Vers une souveraineté numérique africaine
D’après Financial Afrik, l’IA pourrait générer jusqu’à 1 500 milliards de dollars pour l’économie africaine d’ici 2030. Ce potentiel a été souligné par Cheikh Diba, ministre sénégalais des Finances et du Budget, qui a rappelé que « l’Afrique ne doit plus se contenter d’être consommatrice de technologies, mais en devenir productrice ». Le Sénégal avance dans ce sens avec sa stratégie nationale baptisée « New Deal Technologique », visant à renforcer l’infrastructure numérique, promouvoir l’innovation locale et garantir un accès universel à Internet.

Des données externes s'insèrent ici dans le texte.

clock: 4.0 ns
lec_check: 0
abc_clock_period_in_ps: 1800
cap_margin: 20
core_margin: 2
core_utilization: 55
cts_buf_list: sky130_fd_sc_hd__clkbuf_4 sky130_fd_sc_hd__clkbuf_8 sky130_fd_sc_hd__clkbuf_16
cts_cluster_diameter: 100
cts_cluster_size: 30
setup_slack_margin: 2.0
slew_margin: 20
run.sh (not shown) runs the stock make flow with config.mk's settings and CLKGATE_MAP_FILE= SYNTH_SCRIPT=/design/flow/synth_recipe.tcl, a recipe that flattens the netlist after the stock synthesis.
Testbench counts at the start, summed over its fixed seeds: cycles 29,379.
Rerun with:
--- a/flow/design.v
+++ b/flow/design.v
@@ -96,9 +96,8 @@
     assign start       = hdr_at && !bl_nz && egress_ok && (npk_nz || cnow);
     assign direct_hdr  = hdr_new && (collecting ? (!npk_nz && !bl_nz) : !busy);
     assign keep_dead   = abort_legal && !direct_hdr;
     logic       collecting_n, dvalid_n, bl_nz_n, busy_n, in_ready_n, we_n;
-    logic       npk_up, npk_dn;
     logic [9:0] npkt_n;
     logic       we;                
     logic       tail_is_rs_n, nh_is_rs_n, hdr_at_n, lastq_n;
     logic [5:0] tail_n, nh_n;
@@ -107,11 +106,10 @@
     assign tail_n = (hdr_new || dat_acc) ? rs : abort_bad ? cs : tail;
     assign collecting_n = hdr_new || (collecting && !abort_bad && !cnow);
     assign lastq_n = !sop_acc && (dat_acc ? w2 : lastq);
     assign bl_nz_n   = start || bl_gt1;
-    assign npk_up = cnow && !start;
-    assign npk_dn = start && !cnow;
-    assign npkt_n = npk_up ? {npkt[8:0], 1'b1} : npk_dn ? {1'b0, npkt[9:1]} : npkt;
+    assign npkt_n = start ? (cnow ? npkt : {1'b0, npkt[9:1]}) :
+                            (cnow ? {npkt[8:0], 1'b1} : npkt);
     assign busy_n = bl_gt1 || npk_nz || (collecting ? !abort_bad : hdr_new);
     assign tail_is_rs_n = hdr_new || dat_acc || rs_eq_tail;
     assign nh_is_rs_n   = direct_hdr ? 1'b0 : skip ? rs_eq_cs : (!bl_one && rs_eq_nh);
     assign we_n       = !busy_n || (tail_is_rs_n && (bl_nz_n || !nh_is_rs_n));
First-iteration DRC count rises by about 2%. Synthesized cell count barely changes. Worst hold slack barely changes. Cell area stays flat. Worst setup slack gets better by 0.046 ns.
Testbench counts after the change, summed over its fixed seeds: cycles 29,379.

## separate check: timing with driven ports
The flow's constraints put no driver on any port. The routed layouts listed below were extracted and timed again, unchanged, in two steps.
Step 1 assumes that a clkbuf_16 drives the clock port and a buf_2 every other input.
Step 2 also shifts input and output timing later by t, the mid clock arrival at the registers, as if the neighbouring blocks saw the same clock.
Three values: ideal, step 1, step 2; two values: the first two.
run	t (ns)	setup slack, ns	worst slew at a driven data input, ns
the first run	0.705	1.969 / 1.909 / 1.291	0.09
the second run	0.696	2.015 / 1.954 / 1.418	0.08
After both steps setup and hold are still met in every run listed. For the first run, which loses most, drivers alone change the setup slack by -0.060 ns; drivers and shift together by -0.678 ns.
From an optimization exercise on the open Yosys and OpenROAD flow, aimed at small area, a short achievable clock period and few clock cycles; shortcuts taken in it are not production practice. Where RTL was checked, it was by simulation tests only, not by an equivalence proof against the original. No functional check of the RTL was part of run 2.

==> flow/design.v (outline; a module is shown in full before it is edited, if it fits) <==
// module ast_tensor_stream_sv: 1733 lines
module ast_tensor_stream_sv #(
   parameter int DATAWIDTH = 14,
   parameter int SIZE      = 4,
   parameter int ACCWIDTH  = 2*DATAWIDTH+$clog2(SIZE)
) (
   input  logic                   clk,
   input  logic                   reset_n,
   input  logic                   cfg_valid,
   input  logic [$clog2(SIZE):0]  cfg_q,
   input  logic [$clog2(SIZE):0]  cfg_r,
   input  logic [$clog2(SIZE):0]  cfg_k,
   input  logic                   in_valid,
   output logic                   in_ready,
   input  logic                   in_set,
   input  logic [DATAWIDTH-1:0]   in_data,
   input  logic                   start,
   input  logic                   keep_b,
   input  logic                   relu,
   output logic                   out_valid,
   input  logic                   out_ready,
   output logic [DATAWIDTH-1:0]   out_data,
   output logic                   out_last,
   output logic                   busy,
   output logic                   done,
   output logic                   err
);
  // ...
==> flow/flow/run.sh <==
#!/bin/bash
# Standard layout, with timing repair aiming further below the clock period.
set -e
export SETUP_SLACK_MARGIN=5.6
bash standard.sh > standard.log 2>&1
==> flow/standard.sh <==
#!/bin/bash
# synth_recipe.tcl (not shown) runs the flow's synth.tcl, then flattens the netlist and writes it again
# the make line also repeats each setting of config.mk as NAME=value (left out here)
make -C /OpenROAD-flow-scripts/flow DESIGN_CONFIG=/design/flow/config.mk WORK_HOME=/design/flow/orfs CLKGATE_MAP_FILE= SYNTH_SCRIPT=/design/flow/synth_recipe.tcl "${@:-finish}"
==> flow/config.mk <==
export PLATFORM = sky130hd
export DESIGN_NAME = ast_tensor_stream_sv
export DESIGN_NICKNAME = ast_tensor_stream_sv
export VERILOG_FILES = /design/flow/design.v
export SDC_FILE = /design/flow/constraint.sdc
export NUM_CORES = 4
export LEC_CHECK = 0
export ABC_CLOCK_PERIOD_IN_PS = 5000
export CAP_MARGIN = 20
export CORE_MARGIN = 2
export CORE_UTILIZATION = 60
export CTS_CLUSTER_DIAMETER = 80
export CTS_CLUSTER_SIZE = 24
export PLACE_DENSITY = 0.75
export SLEW_MARGIN = 20
==> flow/constraint.sdc <==
create_clock -name core_clock -period 10.0 [get_ports {clk}]
set_input_delay 2.0000 -clock core_clock [delete_from_list [all_inputs] [get_ports {clk}]]
set_output_delay 2.0000 -clock core_clock [all_outputs]
set_load 0.01 [all_outputs]
From an optimization exercise on the open Yosys and OpenROAD flow, aimed at small area, a short achievable clock period and few clock cycles; shortcuts taken in it are not production practice. Only simulation tests tie the RTL to the original design; equivalence was not proved. No activity file was given, so power comes from the tool's default toggle rates.

==> run a <==
## sparse_polynomial_add_subtract
module sparse_polynomial_add_subtract (
   input  logic        clock,
   input  logic        reset,
   input  logic        req_tvalid,
   output logic        req_tready,
   input  logic [47:0] req_tdata,    
   input  logic [2:0]  req_tuser,    
   output logic        rsp_tvalid,
   input  logic        rsp_tready,
   output logic [47:0] rsp_tdata,    
   output logic [2:0]  rsp_tuser,    
   output logic        rsp_tlast
);
Settings: LEC_CHECK=0, CAP_MARGIN=20, CORE_MARGIN=2, CORE_UTILIZATION=60, SLEW_MARGIN=20; clock period 10.5 ns.
standard.sh (not shown) runs the stock make flow with config.mk's settings and CLKGATE_MAP_FILE= SYNTH_SCRIPT=/design/flow/synth_recipe.tcl, a recipe that flattens the netlist after the stock synthesis.
==> flow/flow/run.sh <==
#!/bin/bash
set -euo pipefail
bash standard.sh SETUP_SLACK_MARGIN=6.8 finish > standard.log 2>&1
==> inputs of run b, as changes to run a <==
--- a/flow/design.v
+++ b/flow/design.v
@@ -86,37 +86,41 @@
    logic                 rdy_ff;
    logic                 i_valid_ff;
    logic [2:0]           i_cmd_ff;
    logic [TW-1:0]        i_data_ff;
    logic [NW-1:0]        cnt_a_ff, cnt_b_ff;
    logic                 clr_pend_ff;       
    logic [1:0]           mode_ff;
-   logic                 neg_ff;
-   logic [NW-1:0]        ia_ff, ib_ff;      
+   logic                 neg_ff;            
    logic [NW-1:0]        pa_ff, pb_ff;      
    logic [MT-1:0]        a_sel_ff, b_sel_ff;  
    logic                 a_stale_ff, b_stale_ff;  
    logic [TW:0]          a_cur_ff, b_cur_ff;   
    logic                 any_ff;            
    logic                 p_valid_ff, p_dec_ff;
    logic [EW-1:0]        p_expo_ff;
-   logic [CW:0]          p_val_ff;
+   localparam int LW = 16;                   
+   localparam int HW = CW + 1 - LW;          
+   logic [LW-1:0]        p_lo_ff;
+   logic                 p_c_ff;
+   logic [HW-1:0]        p_h0_ff, p_h1_ff;   
    logic [2:0]           p_status_ff;
    logic                 o_valid_ff, o_last_ff;
    logic [TW-1:0]        o_data_ff;
    logic [2:0]           o_status_ff;
    logic                 s_valid_ff, s_last_ff;
    logic [TW-1:0]        s_data_ff;
    logic [2:0]           s_status_ff;
    logic                 go, idle, consume, consume_clear;
    logic                 is_add, is_sub, is_merge_cmd, is_clear;
    logic                 start, active, neg_eff;
    logic [1:0]           step_mode;
    logic [TW-1:0]        op_a, op_b;
    logic                 va0, va1, vb0, vb1;
+   logic                 va0_ff, va1_ff, vb0_ff, vb1_ff;
    logic                 za0, za1, zb0, zb1;
    logic signed [EW-1:0] ea, eb;
    logic                 a_gt, b_gt;
    logic                 cancel;
    logic                 prod, adv_a, adv_b, final_step, sel_b, sel_s;
    logic [1:0]           next_mode;
    assign go      = !s_valid_ff;
@@ -125,22 +129,22 @@
    assign is_sub       = i_cmd_ff == spa_pkg::CMD_SUB;
    assign is_clear     = i_cmd_ff == spa_pkg::CMD_CLEAR;
    assign is_merge_cmd = is_add || is_sub;
    assign consume       = go && idle && i_valid_ff && !(is_merge_cmd && (a_stale_ff || b_stale_ff));
    assign consume_clear = go && !idle && i_valid_ff && is_clear;
    assign start        = consume && is_merge_cmd && cnt_a_ff != '0 && cnt_b_ff != '0;
    assign active       = start || (go && !idle);
-   assign neg_eff      = idle ? is_sub : neg_ff;
+   assign neg_eff      = neg_ff;
    assign step_mode    = idle ? spa_pkg::MD_MERGE : mode_ff;
    assign op_a = a_cur_ff[TW-1:0];
    assign op_b = b_cur_ff[TW-1:0];
-   assign va0 = ia_ff < cnt_a_ff;
-   assign va1 = pa_ff < cnt_a_ff;
-   assign vb0 = ib_ff < cnt_b_ff;
-   assign vb1 = pb_ff < cnt_b_ff;
+   assign va0 = va0_ff;
+   assign va1 = va1_ff;
+   assign vb0 = vb0_ff;
+   assign vb1 = vb1_ff;
    assign za0 = a_cur_ff[TW];
    assign zb0 = b_cur_ff[TW];
    assign za1 = a_rd_data[TW];
    assign zb1 = b_rd_data[TW];
    assign ea   = op_a[TW-1:CW];
    assign eb   = op_b[TW-1:CW];
    assign a_gt = ea > eb;
@@ -247,32 +251,47 @@
    assign b_wr_addr = cnt_b_ff[spa_pkg::ADDR_W-1:0];
    assign wr_data   = {i_data_ff[CW-1:0] == '0, i_data_ff};
    assign a_rd_sel  = a_sel_ff;
    assign b_rd_sel  = b_sel_ff;
    logic          m_prod, m_zero, any_prev;
    logic          new_valid, new_dec;
    logic [EW-1:0] new_expo;
-   logic signed [CW:0] a_ext, b_ext, b_neg, ab_sum, new_val;
+   logic [CW:0]   a_ext, b_ext, b_inv;
+   logic [LW:0]   lo_ab, lo_b;
+   logic [LW-1:0] new_lo;
+   logic          new_c;
+   logic [HW-1:0] a_hi, bi_hi, s_hi0, s_hi1, b_hi1;
+   logic [HW-1:0] new_h0, new_h1, p_hi;
    logic          p_rel, rel_last, p_load;
    logic [TW-1:0] p_item;
    assign any_prev  = !idle && any_ff;
    assign m_prod    = active && prod;
    assign m_zero    = active && final_step && !prod && !any_prev;
    assign new_valid = m_prod || m_zero || direct;
    assign new_dec   = final_step || direct;
    assign a_ext     = {op_a[CW-1], op_a[CW-1:0]};
    assign b_ext     = {op_b[CW-1], op_b[CW-1:0]};
-   assign b_neg     = -b_ext;
-   assign ab_sum    = neg_eff ? (a_ext - b_ext) : (a_ext + b_ext);
+   assign b_inv     = neg_eff ? ~b_ext : b_ext;
+   assign lo_ab     = {1'b0, a_ext[LW-1:0]} + {1'b0, b_inv[LW-1:0]} + (LW+1)'(neg_eff);
+   assign lo_b      = {1'b0, b_inv[LW-1:0]} + (LW+1)'(neg_eff);
    assign new_expo  = !m_prod ? '0 : sel_b ? op_b[TW-1:CW] : op_a[TW-1:CW];
-   assign new_val   = !m_prod ? '0 : sel_s ? ab_sum : !sel_b ? a_ext : neg_eff ? b_neg : b_ext;
+   assign new_lo    = !m_prod ? '0 : sel_s ? lo_ab[LW-1:0] : sel_b ? lo_b[LW-1:0] : a_ext[LW-1:0];
+   assign new_c     = m_prod && (sel_s ? lo_ab[LW] : sel_b && lo_b[LW]);
+   assign a_hi      = a_ext[CW:LW];
+   assign bi_hi     = b_inv[CW:LW];
+   assign s_hi0     = a_hi + bi_hi;
+   assign s_hi1     = a_hi + bi_hi + 1'b1;
+   assign b_hi1     = bi_hi + 1'b1;
+   assign new_h0    = !m_prod ? '0 : sel_s ? s_hi0 : sel_b ? bi_hi : a_hi;
+   assign new_h1    = !m_prod ? '0 : sel_s ? s_hi1 : sel_b ? b_hi1 : a_hi;
    assign p_rel    = go && p_valid_ff && (p_dec_ff || (active && (prod || final_step)));
    assign rel_last = p_dec_ff || !prod;
    assign p_load   = new_valid;
-   assign p_item = {p_expo_ff, spa_pkg::sat32(p_val_ff)};
+   assign p_hi   = p_c_ff ? p_h1_ff : p_h0_ff;
+   assign p_item = {p_expo_ff, spa_pkg::sat32({p_hi, p_lo_ff})};
    logic          o_free;
    logic          i_valid_in, s_valid_in, o_valid_in, p_valid_in;
    logic [2:0]    i_cmd_in;
    logic [1:0]    mode_in;
    logic          merge_cmd_in, stale_in, reload;
    logic          clr_now, consume_in;
    logic [NW-1:0] cnt_a_in, cnt_b_in;
@@ -295,24 +314,22 @@
       if (reset) begin
          rdy_ff      <= 1'b1;
          i_valid_ff  <= 1'b0;
          cnt_a_ff    <= '0;
          cnt_b_ff    <= '0;
          clr_pend_ff <= 1'b0;
          mode_ff     <= spa_pkg::MD_IDLE;
-         ia_ff       <= '0;
-         ib_ff       <= '0;
-         pa_ff       <= NW'(1);
-         pb_ff       <= NW'(1);
-         a_sel_ff    <= MT'(2);
-         b_sel_ff    <= MT'(2);
          a_stale_ff  <= 1'b0;
          b_stale_ff  <= 1'b0;
          app_a_ff    <= 1'b0;
          app_b_ff    <= 1'b0;
+         va0_ff      <= 1'b0;
+         va1_ff      <= 1'b0;
+         vb0_ff      <= 1'b0;
+         vb1_ff      <= 1'b0;
          any_ff      <= 1'b0;
          p_valid_ff  <= 1'b0;
          o_valid_ff  <= 1'b0;
          s_valid_ff  <= 1'b0;
       end else begin
          rdy_ff     <= !i_valid_in || !s_valid_in &&
                        (mode_in == spa_pkg::MD_IDLE && !(merge_cmd_in && stale_in) ||
@@ -322,63 +339,77 @@
          i_valid_ff <= i_valid_in;
          mode_ff    <= mode_in;
          p_valid_ff <= p_valid_in;
          o_valid_ff <= o_valid_in;
          s_valid_ff <= s_valid_in;
          cnt_a_ff   <= cnt_a_in;
          cnt_b_ff   <= cnt_b_in;
+         if (reload) begin
+            va0_ff <= cnt_a_in != '0;
+            va1_ff <= cnt_a_in > NW'(1);
+            vb0_ff <= cnt_b_in != '0;
+            vb1_ff <= cnt_b_in > NW'(1);
+         end else if (active) begin
+            if (adv_a) begin
+               va0_ff <= va1_ff;
+               va1_ff <= ({1'b0, pa_ff} + 1'b1) < {1'b0, cnt_a_ff};
+            end
+            if (adv_b) begin
+               vb0_ff <= vb1_ff;
+               vb1_ff <= ({1'b0, pb_ff} + 1'b1) < {1'b0, cnt_b_ff};
+            end
+         end
          app_a_ff   <= consume_in && i_cmd_in == spa_pkg::CMD_APPEND_A && cnt_a_in != NW'(MT);
          app_b_ff   <= consume_in && i_cmd_in == spa_pkg::CMD_APPEND_B && cnt_b_in != NW'(MT);
          clr_pend_ff <= (clr_pend_ff || consume_clear) && !(active && final_step);
          if (active) begin
             any_ff <= !final_step && (any_prev || prod);
-            if (final_step) begin
-               ia_ff     <= '0;
-               ib_ff     <= '0;
-               pa_ff     <= NW'(1);
-               pb_ff     <= NW'(1);
-               a_sel_ff  <= MT'(2);
-               b_sel_ff  <= MT'(2);
-            end else begin
-               if (adv_a) begin
-                  ia_ff     <= ia_ff + 1'b1;
-                  pa_ff     <= pa_ff + 1'b1;
-                  a_sel_ff  <= a_sel_ff << 1;
-               end
-               if (adv_b) begin
-                  ib_ff     <= ib_ff + 1'b1;
-                  pb_ff     <= pb_ff + 1'b1;
-                  b_sel_ff  <= b_sel_ff << 1;
-               end
-            end
          end
       end
    end
    always_ff @(posedge clock) begin
+      if (reload) begin
+         pa_ff    <= NW'(1);
+         pb_ff    <= NW'(1);
+         a_sel_ff <= MT'(2);
+         b_sel_ff <= MT'(2);
+      end else if (active) begin
+         if (adv_a) begin
+            pa_ff    <= pa_ff + 1'b1;
+            a_sel_ff <= a_sel_ff << 1;
+         end
+         if (adv_b) begin
+            pb_ff    <= pb_ff + 1'b1;
+            b_sel_ff <= b_sel_ff << 1;
+         end
+      end
       if (rdy_ff) begin
          i_cmd_ff  <= req_command;
          i_data_ff <= req_term;
       end
-      if (start) begin
-         neg_ff <= is_sub;
+      if (reset || mode_in == spa_pkg::MD_IDLE) begin
+         neg_ff <= i_cmd_in == spa_pkg::CMD_SUB;
       end
       if (reload) begin
          a_cur_ff <= a_word0;
          b_cur_ff <= b_word0;
       end else begin
          if (active && adv_a) begin
             a_cur_ff <= a_rd_data;
          end
          if (active && adv_b) begin
             b_cur_ff <= b_rd_data;
          end
       end
       if (p_load) begin
          p_expo_ff   <= new_expo;
-         p_val_ff    <= new_val;
+         p_lo_ff     <= new_lo;
+         p_c_ff      <= new_c;
+         p_h0_ff     <= new_h0;
+         p_h1_ff     <= new_h1;
          p_status_ff <= direct ? direct_status : spa_pkg::STATUS_OK;
          p_dec_ff    <= new_dec;
       end
       if (o_free) begin
          if (s_valid_ff) begin
             o_data_ff   <= s_data_ff;
             o_status_ff <= s_status_ff;
==> flow/flow/run.sh (replaced) <==
#!/bin/bash
set -euo pipefail
bash standard.sh SETUP_SLACK_MARGIN=7.0 finish > standard.log 2>&1
--- a/flow/config.mk
+++ b/flow/config.mk
@@ -4,8 +4,10 @@
 export VERILOG_FILES = /design/flow/design.v
 export SDC_FILE = /design/flow/constraint.sdc
 export NUM_CORES = 4
 export LEC_CHECK = 0
 export CAP_MARGIN = 20
 export CORE_MARGIN = 2
 export CORE_UTILIZATION = 60
+export CTS_CLUSTER_DIAMETER = 60
+export CTS_CLUSTER_SIZE = 20
 export SLEW_MARGIN = 20
==> summary of the runs <==
Against run b, the worst hold slack of run a is better by 0.0037 ns. Run a produced a clean layout. Run b went through all stages and came out clean. Non-clock buffer count: run a is lower than run b (18). Count of clock-buffer cells in the layout: run a is higher than run b (81). Between run a and run b, the lower area after synthesis is in run b (gap about 0.8%, measured against run b). Sequential share of layout area: run a is lower than run b (1.3 points). Via count: run b is lower than run a (4.4%). Against run a, the sequential power of run b is larger by about 20%. Final cell count: run b is lower than run a (about 6.6%).
Testbench counts of run a, summed over its fixed seeds: cycles 29,326.
Testbench counts of run b, summed over its fixed seeds: cycles 29,326.

==> static timing again, ports no longer ideal <==
How much do the figures lean on ideal ports? The routed layouts below were timed once more, with nothing changed but the port constraints.
Step 1, drivers: a clkbuf_16 drives clock and a buf_2 each remaining input, both assumed.
Step 2 moves the port delays by t, midway between the first and last clock arrival at a register: inputs arrive t later, outputs are due t later. That takes back most of the time a late clock gives input paths.
Three values: no drivers, after step 1, after step 2; two values: the first two.
run | shift t [ns] | slack for setup (ns) | worst setup path at the end
run a | 0.897 | 6.735 / 6.705 / 6.161 | input to register
run b | 0.853 | 6.826 / 6.826 / 6.328 | input to register
After both steps every run listed still meets setup and hold. The setup slack of run a, which loses most, moves by -0.030 ns with the drivers and by -0.574 ns with both steps.
This is an optimization exercise on Yosys and OpenROAD, whose aim is small area and a short achievable clock period, not a production implementation.
Only simulation tests tie the RTL to the original design; equivalence was not proved.

== willow ==
==> module rob_pointer_counter, before the edit <==
module rob_pointer_counter (
  input  logic       clk,
  input  logic       reset,
  input  logic       dispatch_valid,
  input  logic       done_e,       
  input  logic       done_o,       
  output logic [7:0] row_e,        
  output logic [7:0] row_o,        
  output logic       head_odd,     
  output logic [3:0] tail,
  output logic [15:0] tail_oh,     
  output logic       alloc_ready,
  output logic       alloc_fire,
  output logic       we_e,         
  output logic       we_o          
);
  logic [4:0] count;
  logic       nz;      
  logic       gt1;     
  logic       gt2;
  logic       gt3;
  logic       is15;
  logic       one;     
  logic       none;    
  logic       two;     
  logic [4:0] c1;      
  logic       c1_gt0;
  logic       c1_gt1;
  logic       c1_gt2;
  logic       c1_gt3;
  logic       c1_full;
  logic [6:0] next;    
  logic full;          
  assign alloc_fire = dispatch_valid && !full;
  assign we_e = nz && done_e && (!head_odd || (gt1 && done_o));
  assign we_o = nz && done_o && ( head_odd || (gt1 && done_e));
  assign two  =   we_e &&  we_o;
  assign none = !(we_e ||  we_o);
  assign one  = !two && !none;
  assign gt2  = (count > 5'd2);
  assign gt3  = (count > 5'd3);
  assign is15 = (count == 5'd15);
  assign c1      = count + 5'(alloc_fire);
  assign c1_gt0  = alloc_fire || nz;
  assign c1_gt1  = alloc_fire ? nz  : gt1;
  assign c1_gt2  = alloc_fire ? gt1 : gt2;
  assign c1_gt3  = alloc_fire ? gt2 : gt3;
  assign c1_full = alloc_fire ? is15 : full;
  rob_onehot_mux #(.N(3), .W(7)) u_count_mux (
    .sel ({two, one, none}),
    .d   ({c1_gt3, c1_gt2, c1 - 5'd2,
           c1_gt2, c1_gt1, c1 - 5'd1,
           c1_gt1, c1_gt0, c1}),
    .q   (next)
  );
  always_ff @(posedge clk) begin
    if (reset) begin
      row_e       <= 8'd1;
      row_o       <= 8'd1;
      head_odd    <= 1'b0;
      tail        <= '0;
      tail_oh     <= 16'd1;
      count       <= '0;
      nz          <= 1'b0;
      gt1         <= 1'b0;
      alloc_ready <= 1'b1;
      full        <= 1'b0;
    end else begin
      if (we_e) row_e <= {row_e[6:0], row_e[7]};
      if (we_o) row_o <= {row_o[6:0], row_o[7]};
      head_odd    <= head_odd ^ one;
      if (alloc_fire) tail <= tail + 4'd1;
      if (alloc_fire) tail_oh <= {tail_oh[14:0], tail_oh[15]};
      {gt1, nz, count} <= next;
      alloc_ready <= !(none && c1_full);
      full        <=   none && c1_full;
    end
  end
endmodule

À l’échelle de l’Union Économique et Monétaire Ouest-Africaine (UEMOA), plusieurs pays ont lancé des stratégies nationales d’IA. Selon L’Économiste Sénégal, ces stratégies visent à moderniser les services publics et à améliorer la compétitivité économique, notamment dans l’agriculture, la santé, l’éducation et l’administration. La conférence de Dakar a mis en lumière l’importance d’une coordination régionale pour bâtir un environnement favorable à l’adoption de ces technologies.
Prudence, régulation et contrôle souverain
Toutefois, les enjeux liés à l’IA ne sont pas uniquement technologiques. Les dirigeants présents ont insisté sur la nécessité d’une gouvernance prudente, notamment en matière de gestion des données et de cybersécurité. Yvon Sana Bangui, gouverneur de la Banque des États d’Afrique Centrale (BEAC), a appelé à la création d’un cadre de centralisation sécurisé des données pour garantir la fiabilité des algorithmes utilisés par les institutions financières. Le président de l’AMF-UMOA, Paul Koffi Koffi, a pour sa part mis en garde contre une adoption précipitée qui risquerait de « perturber le système ».
Cette conférence a aussi rappelé que l’adoption de l’IA doit aller de pair avec un renforcement des compétences humaines. La formation et la sensibilisation des équipes des banques centrales sont perçues comme des conditions essentielles pour un déploiement réussi. Des recommandations concrètes devraient émerger de ces échanges pour orienter les prochaines étapes du processus.
Dans un contexte international où les outils technologiques sont principalement occidentaux, l’Afrique, par cette initiative de la BCEAO, tente de maîtriser ses choix et de tracer une voie indépendante, tournée vers l’innovation utile et la souveraineté technologique.